Using Custom Visual States - Page 1
       by kirupa  |  11 September 2009

We covered a lot of ground in the previous page where you went from a project that you opened to one where the UserControl was created, states defined, and the rectangle's size altered. Hopefully this page will continue to excite you with more fun tasks.

Setting the State Transitions
When switching between states, the change is rarely sudden. There is often a gradual, albeit quick, transition that plays where you go from your current state to the next one. For this tutorial, we are not going to go too overboard. Instead, we'll simply set a few properties that are already exposed for us in the Default transition entry found directly below our Sizes state group:

[ let's set some transtion properties ]

First, let's set the duration of our transition. Click on the text field that says 0 s currently, and change it to say .3 s which corresponds to .3 seconds, or 300 milliseconds:

[ set the duration of the transition to .3 seconds ]

Next up, since Easing Functions in Silverlight and Blend are all the rage these days, let's go ahead and specify an easing function for our state transition as well. To the left of the duration field you just modified is a small box with a diagonal line through it. Click on that box and, from the EasingFunction combobox, select the InOut variant of the Back easing function:

[ since we are already here, let's set an easing function ]

After you have made this change, your States panel should look as follows with the easing function and the .3 second duration set:

[ what your states and properties  in the States panel now look like ]

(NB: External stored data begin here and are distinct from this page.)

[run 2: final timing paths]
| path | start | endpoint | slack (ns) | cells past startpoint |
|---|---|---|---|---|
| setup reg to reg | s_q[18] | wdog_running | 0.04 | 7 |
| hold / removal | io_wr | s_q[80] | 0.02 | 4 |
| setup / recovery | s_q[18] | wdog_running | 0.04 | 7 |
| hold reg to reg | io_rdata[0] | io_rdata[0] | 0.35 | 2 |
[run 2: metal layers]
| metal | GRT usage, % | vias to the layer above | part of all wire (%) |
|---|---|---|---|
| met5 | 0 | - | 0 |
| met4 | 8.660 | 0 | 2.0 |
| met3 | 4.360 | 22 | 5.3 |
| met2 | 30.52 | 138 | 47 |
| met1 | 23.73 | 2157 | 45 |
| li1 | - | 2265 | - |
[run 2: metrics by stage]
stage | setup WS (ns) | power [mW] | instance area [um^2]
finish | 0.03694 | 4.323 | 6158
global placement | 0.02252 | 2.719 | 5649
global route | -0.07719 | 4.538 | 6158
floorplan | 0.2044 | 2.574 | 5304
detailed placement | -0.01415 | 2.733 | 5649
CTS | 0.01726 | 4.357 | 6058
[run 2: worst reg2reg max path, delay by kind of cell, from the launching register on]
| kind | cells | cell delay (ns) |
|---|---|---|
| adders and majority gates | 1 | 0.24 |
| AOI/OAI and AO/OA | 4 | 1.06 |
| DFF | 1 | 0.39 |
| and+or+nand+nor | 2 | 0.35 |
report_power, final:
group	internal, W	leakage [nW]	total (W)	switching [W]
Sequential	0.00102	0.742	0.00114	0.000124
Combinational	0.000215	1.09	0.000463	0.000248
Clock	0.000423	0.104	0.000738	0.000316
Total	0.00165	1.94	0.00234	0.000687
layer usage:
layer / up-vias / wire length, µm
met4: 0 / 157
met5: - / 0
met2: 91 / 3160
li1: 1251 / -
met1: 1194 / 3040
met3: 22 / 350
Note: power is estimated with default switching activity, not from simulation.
===== src/design/iser_defines.svh =====
// Purpose: Constants of the status and event reporting block
// Assumes: One clock, power-on reset on sys_rst_i
// Notes:   Offsets are bit positions; the registers have no bus address
`ifndef ISER_DEFINES_SVH
`define ISER_DEFINES_SVH

`define ISER_ESR_OPC       0
`define ISER_ESR_QUERY     2
`define ISER_ESR_DEVICE    3
`define ISER_ESR_EXEC      4
`define ISER_ESR_COMMAND   5
`define ISER_ESR_POWER_ON  7
`define ISER_ESR_USED      8'hbd
`define ISER_ESR_RESET     8'h80
`define ISER_ESE_RESET     8'h00

`define ISER_QUES_VOLT     0
`define ISER_QUES_TEMP     4
`define ISER_QUES_OHM      9
`define ISER_QUES_USED     16'h0211
`define ISER_QUES_RESET    16'h0000
`define ISER_QEN_RESET     16'h0000

`define ISER_STB_QSUM      3
`define ISER_STB_MAV       4
`define ISER_STB_ESB       5

`define ISER_OUTBUF_DEPTH  5'h10
`define ISER_CNT_W         5

`endif


===== src/design/iser_pkg.sv =====
// Purpose: Types shared by the status and event reporting block
// Assumes: Command strobes come from a parser on the same clock
// Notes:   Every strobe is a one-cycle pulse
package iser_pkg;

    typedef struct packed {
        logic cls;
        logic esr_query;
        logic ques_query;
        logic ese_write;
        logic qen_write;
        logic preset;
        logic opc;
        logic read_cmd;
        logic init_cmd;
    } iser_cmd_t;

    typedef struct packed {
        logic self_test_fail;
        logic cal_fail;
        logic exec_fail;
        logic syntax_err;
        logic volt_ovld;
        logic temp_ovld;
        logic ohm_ovld;
    } iser_evt_t;

    typedef enum logic [1:0] {
        ISER_MAV_IDLE,
        ISER_MAV_WAIT_FIRST,
        ISER_MAV_WAIT_ALL
    } iser_mav_state_t;

endpackage : iser_pkg


===== src/design/iser_status_core.sv =====
// Purpose: Standard event and questionable latches, summary bits, message available
// Assumes: Command and event strobes are one-cycle pulses on clk_i
// Notes:   sys_rst_i is the power-on reset; device clear never reaches the latches
`timescale 1ns/10ps
`include "iser_defines.svh"
module iser_status_core
    import iser_pkg::*;
(
    input  wire logic                   clk_i,
    input  wire logic                   sys_rst_i,
    input  wire logic                   ce_i,
    input  wire iser_cmd_t              cmd_i,
    input  wire logic [7:0]             ese_wdata_i,
    input  wire logic [15:0]            qen_wdata_i,
    input  wire logic                   psc_setting_i,
    input  wire logic [7:0]             ese_retained_i,
    input  wire logic                   cmds_idle_i,
    input  wire iser_evt_t              evt_i,
    input  wire logic                   reading_trigger_i,
    input  wire logic                   meas_all_done_i,
    input  wire logic                   reading_push_i,
    input  wire logic                   query_push_i,
    input  wire logic                   host_read_i,
    input  wire logic                   new_line_i,
    input  wire logic                   in_buf_full_i,
    output logic      [7:0]             esr_o,
    output logic      [15:0]            ques_o,
    output logic      [7:0]             ese_o,
    output logic      [15:0]            qen_o,
    output logic      [7:0]             stb_o,
    output logic                        mav_o,
    output logic                        err_push_o,
    output logic      [7:0]             err_code_o,
    output logic                        reading_halt_o,
    output logic                        opc_pending_o,
    output logic                        out_full_o
);

    logic                  boot;
    logic                  opc_pend;
    logic                  opc_fire;
    logic [7:0]            esr_set;
    logic [15:0]           ques_set;
    logic                  ese_wr;
    logic [7:0]            ese_wdata;
    logic                  ese_clr;
    logic                  esb_sum;
    logic                  qsum;
    logic                  any_ovld;
    logic                  qry_err;
    logic                  read_empty;
    logic                  overrun;
    logic                  both_full;
    logic                  out_full;
    logic                  push_ok;
    logic                  pop_ok;
    logic                  msg_push;
    logic [`ISER_CNT_W-1:0] msg_count;
    logic [`ISER_CNT_W-1:0] next_msg_count;
    logic                  mav_set;
    logic                  next_mav;
    logic [7:0]            err_bits;
    iser_mav_state_t       mav_state;
    iser_mav_state_t       next_mav_state;

    // First enabled cycle after power-on applies the stored mask when the stored setting is 0
    always_ff @(posedge clk_i or posedge sys_rst_i) begin
        if (sys_rst_i) begin
            boot <= 1'b1;
        end else if (ce_i) begin
            boot <= 1'b0;
        end
    end

    // Stored setting 0 keeps the mask, setting 1 leaves the cleared reset value
    assign ese_wr    = cmd_i.ese_write || (boot && !psc_setting_i);
    assign ese_wdata = cmd_i.ese_write ? ese_wdata_i : ese_retained_i;
    assign ese_clr   = 1'b0;

    // OPC waits for every earlier command to finish
    assign opc_fire = (opc_pend || cmd_i.opc) && cmds_idle_i;

    always_ff @(posedge clk_i or posedge sys_rst_i) begin
        if (sys_rst_i) begin
            opc_pend <= 1'b0;
        end else if (ce_i) begin
            opc_pend <= (opc_pend || cmd_i.opc) && !cmds_idle_i;
        end
    end

    // Output buffer bookkeeping
    assign out_full   = (msg_count == `ISER_OUTBUF_DEPTH);
    assign msg_push   = reading_push_i || query_push_i;
    assign push_ok    = msg_push && (!out_full || host_read_i);
    assign pop_ok     = host_read_i && (msg_count != '0);

    iser_msg_count #(
        .W            (`ISER_CNT_W)
    ) u_msg_count (
        .clk_i        (clk_i),
        .sys_rst_i    (sys_rst_i),
        .ce_i         (ce_i),
        .push_i       (push_ok),
        .pop_i        (pop_ok),
        .count_o      (msg_count),
        .next_count_o (next_msg_count)
    );

    // Three query error causes
    assign read_empty = host_read_i && (msg_count == '0) && !msg_push;
    assign overrun    = new_line_i && (msg_count != '0);
    assign both_full  = in_buf_full_i && out_full;
    assign qry_err    = read_empty || overrun || both_full;

    assign any_ovld   = evt_i.volt_ovld || evt_i.temp_ovld || evt_i.ohm_ovld;

    // Standard event sources; bits 1 and 6 never set
    always_comb begin
        esr_set                    = 8'h00;
        esr_set[`ISER_ESR_OPC]     = opc_fire;
        esr_set[`ISER_ESR_QUERY]   = qry_err;
        esr_set[`ISER_ESR_DEVICE]  = evt_i.self_test_fail || evt_i.cal_fail
                                     || any_ovld;
        esr_set[`ISER_ESR_EXEC]    = evt_i.exec_fail;
        esr_set[`ISER_ESR_COMMAND] = evt_i.syntax_err;
    end

    // Overload bits at weights 1, 16, 512
    always_comb begin
        ques_set                  = 16'h0000;
        ques_set[`ISER_QUES_VOLT] = evt_i.volt_ovld;
        ques_set[`ISER_QUES_TEMP] = evt_i.temp_ovld;
        ques_set[`ISER_QUES_OHM]  = evt_i.ohm_ovld;
    end

    // Power-on flag comes from the reset value of the latch
    iser_event_latch #(
        .W         (8),
        .USED      (`ISER_ESR_USED),
        .EVT_RESET (`ISER_ESR_RESET),
        .EN_RESET  (`ISER_ESE_RESET)
    ) u_std_event (
        .clk_i     (clk_i),
        .sys_rst_i (sys_rst_i),
        .ce_i      (ce_i),
        .set_i     (esr_set),
        .clr_i     (cmd_i.cls || cmd_i.esr_query),
        .en_wr_i   (ese_wr),
        .en_data_i (ese_wdata),
        .en_clr_i  (ese_clr),
        .evt_o     (esr_o),
        .en_o      (ese_o),
        .sum_o     (esb_sum)
    );

    // Questionable mask cleared at power-up whatever the stored setting
    iser_event_latch #(
        .W         (16),
        .USED      (`ISER_QUES_USED),
        .EVT_RESET (`ISER_QUES_RESET),
        .EN_RESET  (`ISER_QEN_RESET)
    ) u_ques_event (
        .clk_i     (clk_i),
        .sys_rst_i (sys_rst_i),
        .ce_i      (ce_i),
        .set_i     (ques_set),
        .clr_i     (cmd_i.cls || cmd_i.ques_query),
        .en_wr_i   (cmd_i.qen_write),
        .en_data_i (qen_wdata_i),
        .en_clr_i  (cmd_i.preset),
        .evt_o     (ques_o),
        .en_o      (qen_o),
        .sum_o     (qsum)
    );

    // Error queue entry for every error flag except overloads
    always_comb begin
        err_bits                    = 8'h00;
        err_bits[`ISER_ESR_QUERY]   = qry_err;
        err_bits[`ISER_ESR_DEVICE]  = evt_i.self_test_fail || evt_i.cal_fail;
        err_bits[`ISER_ESR_EXEC]    = evt_i.exec_fail;
        err_bits[`ISER_ESR_COMMAND] = evt_i.syntax_err;
    end

    always_ff @(posedge clk_i or posedge sys_rst_i) begin
        if (sys_rst_i) begin
            err_push_o <= 1'b0;
            err_code_o <= 8'h00;
        end else if (ce_i) begin
            err_push_o <= |err_bits;
            err_code_o <= err_bits;
        end
    end

    // Message-available sequencing
    always_comb begin
        next_mav_state = mav_state;
        mav_set        = query_push_i;
        case (mav_state)
            ISER_MAV_IDLE: begin
                if (cmd_i.read_cmd) begin
                    next_mav_state = ISER_MAV_WAIT_FIRST;
                end else if (cmd_i.init_cmd) begin
                    next_mav_state = ISER_MAV_WAIT_ALL;
                end
            end
            ISER_MAV_WAIT_FIRST: begin
                // Later readings of the same request are not tracked
                if (reading_trigger_i) begin
                    mav_set        = 1'b1;
                    next_mav_state = ISER_MAV_IDLE;
                end
            end
            ISER_MAV_WAIT_ALL: begin
                // Stored readings only count once the whole run is done
                if (meas_all_done_i) begin
                    mav_set        = 1'b1;
                    next_mav_state = ISER_MAV_IDLE;
                end
            end
            default: begin
                next_mav_state = ISER_MAV_IDLE;
            end
        endcase
    end

    always_ff @(posedge clk_i or posedge sys_rst_i) begin
        if (sys_rst_i) begin
            mav_state <= ISER_MAV_IDLE;
        end else if (ce_i) begin
            mav_state <= next_mav_state;
        end
    end

    // Drops only on the read that drains the buffer; a new set wins
    assign next_mav = mav_set || (mav_o && !(host_read_i && (next_msg_count == '0)));

    always_ff @(posedge clk_i or posedge sys_rst_i) begin
        if (sys_rst_i) begin
            mav_o <= 1'b0;
        end else if (ce_i) begin
            mav_o <= next_mav;
        end
    end

    // Status byte summary bits; request service and operation bits are left out
    // Wired from the summary flops: another stage would make summaries lag
    always_comb begin
        stb_o                 = 8'h00;
        stb_o[`ISER_STB_QSUM] = qsum;
        stb_o[`ISER_STB_MAV]  = mav_o;
        stb_o[`ISER_STB_ESB]  = esb_sum;
    end

    // Reading engine stalls while OPC waits and the buffer is full
    always_ff @(posedge clk_i or posedge sys_rst_i) begin
        if (sys_rst_i) begin
            reading_halt_o <= 1'b0;
            opc_pending_o  <= 1'b0;
            out_full_o     <= 1'b0;
        end else if (ce_i) begin
            reading_halt_o <= (opc_pend || cmd_i.opc) && !cmds_idle_i
                              && (next_msg_count == `ISER_OUTBUF_DEPTH);
            opc_pending_o  <= (opc_pend || cmd_i.opc) && !cmds_idle_i;
            out_full_o     <= (next_msg_count == `ISER_OUTBUF_DEPTH);
        end
    end

endmodule : iser_status_core


===== src/design/iser_event_latch.sv =====
// Purpose: One event register with its enable mask and summary bit
// Assumes: Set, clear and enable strobes on the same clock
// Notes:   Summary is registered from next values, so it moves with the latch
`timescale 1ns/10ps
module iser_event_latch #(
    parameter int          W          = 8,
    parameter logic [W-1:0] USED      = '1,
    parameter logic [W-1:0] EVT_RESET = '0,
    parameter logic [W-1:0] EN_RESET  = '0
) (
    input  wire logic         clk_i,
    input  wire logic         sys_rst_i,
    input  wire logic         ce_i,
    input  wire logic [W-1:0] set_i,
    input  wire logic         clr_i,
    input  wire logic         en_wr_i,
    input  wire logic [W-1:0] en_data_i,
    input  wire logic         en_clr_i,
    output logic      [W-1:0] evt_o,
    output logic      [W-1:0] en_o,
    output logic              sum_o
);

    logic [W-1:0] next_evt;
    logic [W-1:0] next_en;

    // Set wins over the clearing query
    assign next_evt = ((clr_i ? '0 : evt_o) | set_i) & USED;

    // Reading never touches the mask; zero write clears it
    always_comb begin
        next_en = en_o;
        if (en_clr_i) begin
            next_en = '0;
        end else if (en_wr_i) begin
            next_en = en_data_i;
        end
    end

    always_ff @(posedge clk_i or posedge sys_rst_i) begin
        if (sys_rst_i) begin
            evt_o <= EVT_RESET;
        end else if (ce_i) begin
            evt_o <= next_evt;
        end
    end

    always_ff @(posedge clk_i or posedge sys_rst_i) begin
        if (sys_rst_i) begin
            en_o <= EN_RESET;
        end else if (ce_i) begin
            en_o <= next_en;
        end
    end

    // Summary tracks the contents with no extra cycle
    always_ff @(posedge clk_i or posedge sys_rst_i) begin
        if (sys_rst_i) begin
            sum_o <= |(EVT_RESET & EN_RESET);
        end else if (ce_i) begin
            sum_o <= |(next_evt & next_en);
        end
    end

endmodule : iser_event_latch


===== src/design/iser_msg_count.sv =====
// Purpose: Occupancy count of messages waiting in the output buffer
// Assumes: Caller blocks push when full and pop when empty
// Notes:   next_count_o lets the caller act in the same cycle
`timescale 1ns/10ps
module iser_msg_count #(
    parameter int W = 5
) (
    input  wire logic         clk_i,
    input  wire logic         sys_rst_i,
    input  wire logic         ce_i,
    input  wire logic         push_i,
    input  wire logic         pop_i,
    output logic      [W-1:0] count_o,
    output logic      [W-1:0] next_count_o
);

    always_comb begin
        next_count_o = count_o;
        if (push_i && !pop_i) begin
            next_count_o = W'(count_o + 1'b1);
        end else if (pop_i && !push_i) begin
            next_count_o = W'(count_o - 1'b1);
        end
    end

    always_ff @(posedge clk_i or posedge sys_rst_i) begin
        if (sys_rst_i) begin
            count_o <= '0;
        end else if (ce_i) begin
            count_o <= next_count_o;
        end
    end

endmodule : iser_msg_count


===== config.mk =====
export PLATFORM = sky130hd
export DESIGN_NAME = iser_status_core
export DESIGN_NICKNAME = d
export VERILOG_FILES = /design/src/design/iser_pkg.sv /design/src/design/iser_status_core.sv /design/src/design/iser_event_latch.sv /design/src/design/iser_msg_count.sv
export VERILOG_INCLUDE_DIRS = /design/src /design/src/design
export SDC_FILE = /design/constraint.sdc
export NUM_CORES = 1
export LEC_CHECK = 0
export BUFFER_PORTS_ARGS = -buffer_cell sky130_fd_sc_hd__buf_2
export CAP_MARGIN = 15
export CORE_MARGIN = 2
export CORE_UTILIZATION = 35
export DETAILED_ROUTE_END_ITERATION = 10
export GPL_TIMING_DRIVEN = 0
export PLACE_DENSITY = 0.64
export SKIP_LAST_GASP = 1
export SLEW_MARGIN = 20
export SYNTH_ARGS = -nofsm -noshare
export SYNTH_HDL_FRONTEND = slang
export SYNTH_HIERARCHICAL = 1
export SYNTH_SLANG_ARGS = --single-unit

===== constraint.sdc =====
create_clock -name clk_i -period 2.8 [get_ports clk_i]
set_input_delay 0.56 -clock clk_i [delete_from_list [all_inputs] [get_ports clk_i]]
set_output_delay 0.56 -clock clk_i [all_outputs]
set_load 0.02 [all_outputs]

# Yosys cells after proc, flatten, opt, wreduce, memory -nomap -nowiden
# Index checks and enable logic that the tools add are counted.
# op_classes
muxes	16
reduce_logical	42
eq_ne	7
n_addsub	2
bitwise_logic	4
# op_table
cell	n
2-to-1 mux 16 bit	2
2-to-1 mux 8 bit	3
bitwise AND 10 x 16 -> 16 bit	1
OR reduction 16 bit	1
logical AND 1 bit	14
logical OR 1 bit	13
== test 5 bit (second input constant)	2
zero test 5 bit	2
2-to-1 mux 10 bit	1
2-to-1 mux 5 bit	2
bitwise OR 10 bit	1
bitwise AND 8 bit	1
2-to-1 mux 2 bit	4
bitwise OR 8 x 6 -> 8 bit	1
OR reduction 8 bit	1
zero test 1 bit	7
case mux 2 bit (3 select lines)	1
adder 5 x 1 -> 5 bit (second input constant)	1
nonzero test 5 bit	1
subtractor 5 x 1 -> 5 bit (second input constant)	1
!= test 2 bit (second input constant)	2
AND reduction 4 bit	1
OR reduction 4 bit	1
!= test 3 bit (second input constant)	1
5 further kinds	6
# totals
wordCells	86
ff_bits	52
out_inout_bits	69

# Depth between registers and ports, before layout
# logic_depth
ltp_word	13
mapped_depth	10
ltp_nobuf	9

# Cells and area by module
# The synthesis kept the hierarchy.
# by_module_without_submodules
mod	seq_area_each_um2	n_inst	area_per_inst_um2	cells_each
iser_event_latch at u_ques_event	500.5	1	1034.7	90
iser_status_core	301.5	1	874.6	93
iser_event_latch at u_std_event	376.6	1	745.7	68
iser_msg_count	125.1	1	425.4	46

# Least setup slack after synthesis
# OpenSTA, ideal clock, no wires.
# synth_timing
kind	register to register
start	register u_msg_count.count_o[1]
end	register mav_o
stages_incl_launch_ff	9
path_buffers	0
arrival_ps	2408
slack_ps	271
synth_period_minus_slack_ps	2529
t_required_ps	2679
cell_sequence	dfrtp_1 -> nor4_4 -> a31oi_1 -> or4b_1 -> o22ai_1 -> xor2_1 -> nor4_1 -> nand4b_1 -> a22o_1
# synth_between
elab_chain_cells	13
word_cells_on_any_way	19
cone_classes	add/sub (2); eq/ne (1); mux (2); reduce/logical (14)
# synth_lines
element	line_no	text
start, declared	iser_msg_count.sv:13	output logic [W-1:0] count_o,
start signal, assigned	iser_msg_count.sv:30	count_o <= next_count_o;
== test 5 bit (no source line) (*)	--	
zero test 1 bit (*)	iser_status_core.sv:94	assign push_ok = msg_push && (!out_full || host_read_i);
logical OR 1 bit (*)	iser_status_core.sv:94	
logical AND 1 bit (*)	iser_status_core.sv:94	
named net push_ok	iser_status_core.sv:55	logic push_ok;
zero test 1 bit	iser_msg_count.sv:21	end else if (pop_i && !push_i) begin
logical AND 1 bit	iser_msg_count.sv:21	
2-to-1 mux 5 bit	iser_msg_count.sv:21	
2-to-1 mux 5 bit (*)	iser_msg_count.sv:19	if (push_i && !pop_i) begin
named net next_msg_count[3]	iser_status_core.sv:59	logic [`ISER_CNT_W-1:0] next_msg_count;
zero test 5 bit (*)	iser_status_core.sv:236	assign next_mav = mav_set || (mav_o && !(host_read_i && (next_msg_count == '0)));
logical AND 1 bit (*)	iser_status_core.sv:236	
zero test 1 bit (*)	iser_status_core.sv:236	
logical AND 1 bit (*)	iser_status_core.sv:236	
logical OR 1 bit (*)	iser_status_core.sv:236	
end signal, assigned	iser_status_core.sv:242	mav_o <= next_mav;
end, declared	iser_status_core.sv:31	output logic mav_o,
# The timed path passes the listed nets; every way through them passes the cells marked *.
# A chain may end at the register's enable or synchronous reset.

# Worst setup path in the final report
# layout_timing
start	register u_msg_count.count_o[0]
end	register mav_o
# Same word-level chain as after synthesis.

Believe it or not, you are now done with the states portion of this tutorial where you created your own states and modified the transition between them. Next up is the interesting topic of how to actually make this work.

Changing the States using C#
Now that you have your states setup, all that remains is to have your states fire. There are two ways to do this. One way, which I will describe in this section, is to write some code. The other way, which I will describe in the next page, is how to use a built-in Behavior to do all of this easily.

The code for changing states programmatically looks as follows:

VisualStateManager.GoToState(controlName, "stateName", true);

There is a static VisualStateManager class that you can call, and it takes three arguments:

  1. Name of the usercontrol the state you wish to call lives on. The value may be another usercontrol or you could just be referring to the usercontrol you are currently in by using the this keyword.

  2. The state name you wish to call.

  3. Whether you want the state transitions to actually play.

In our example, if I return to MainPage.xaml where our ColorfulRectangle user control is actually being used, give our ColorfulRectangle instance a name, and jump into the code-behind file, the code for calling a state inside ColorfulRectangle would look as follows:

VisualStateManager.GoToState(colorfulRectangle, "Large", true);

The ColorfulRectangle user control instance is called colorfulRectangle, and the state we are interested in calling is the Large state. Since transitions are so cool, the true flag is set to indicate that we do want transitions to actually play. If you set that value to false, your new state would suddenly appear as if not transition was ever defined in the first place.

As you can see, it only takes one line of code to invoke a state change. In my view, though, that is still one line of code too many if you are not familiar with writing code. In the next page, let's look at my preferred Behaviors-centric solution.

Onwards to the next page!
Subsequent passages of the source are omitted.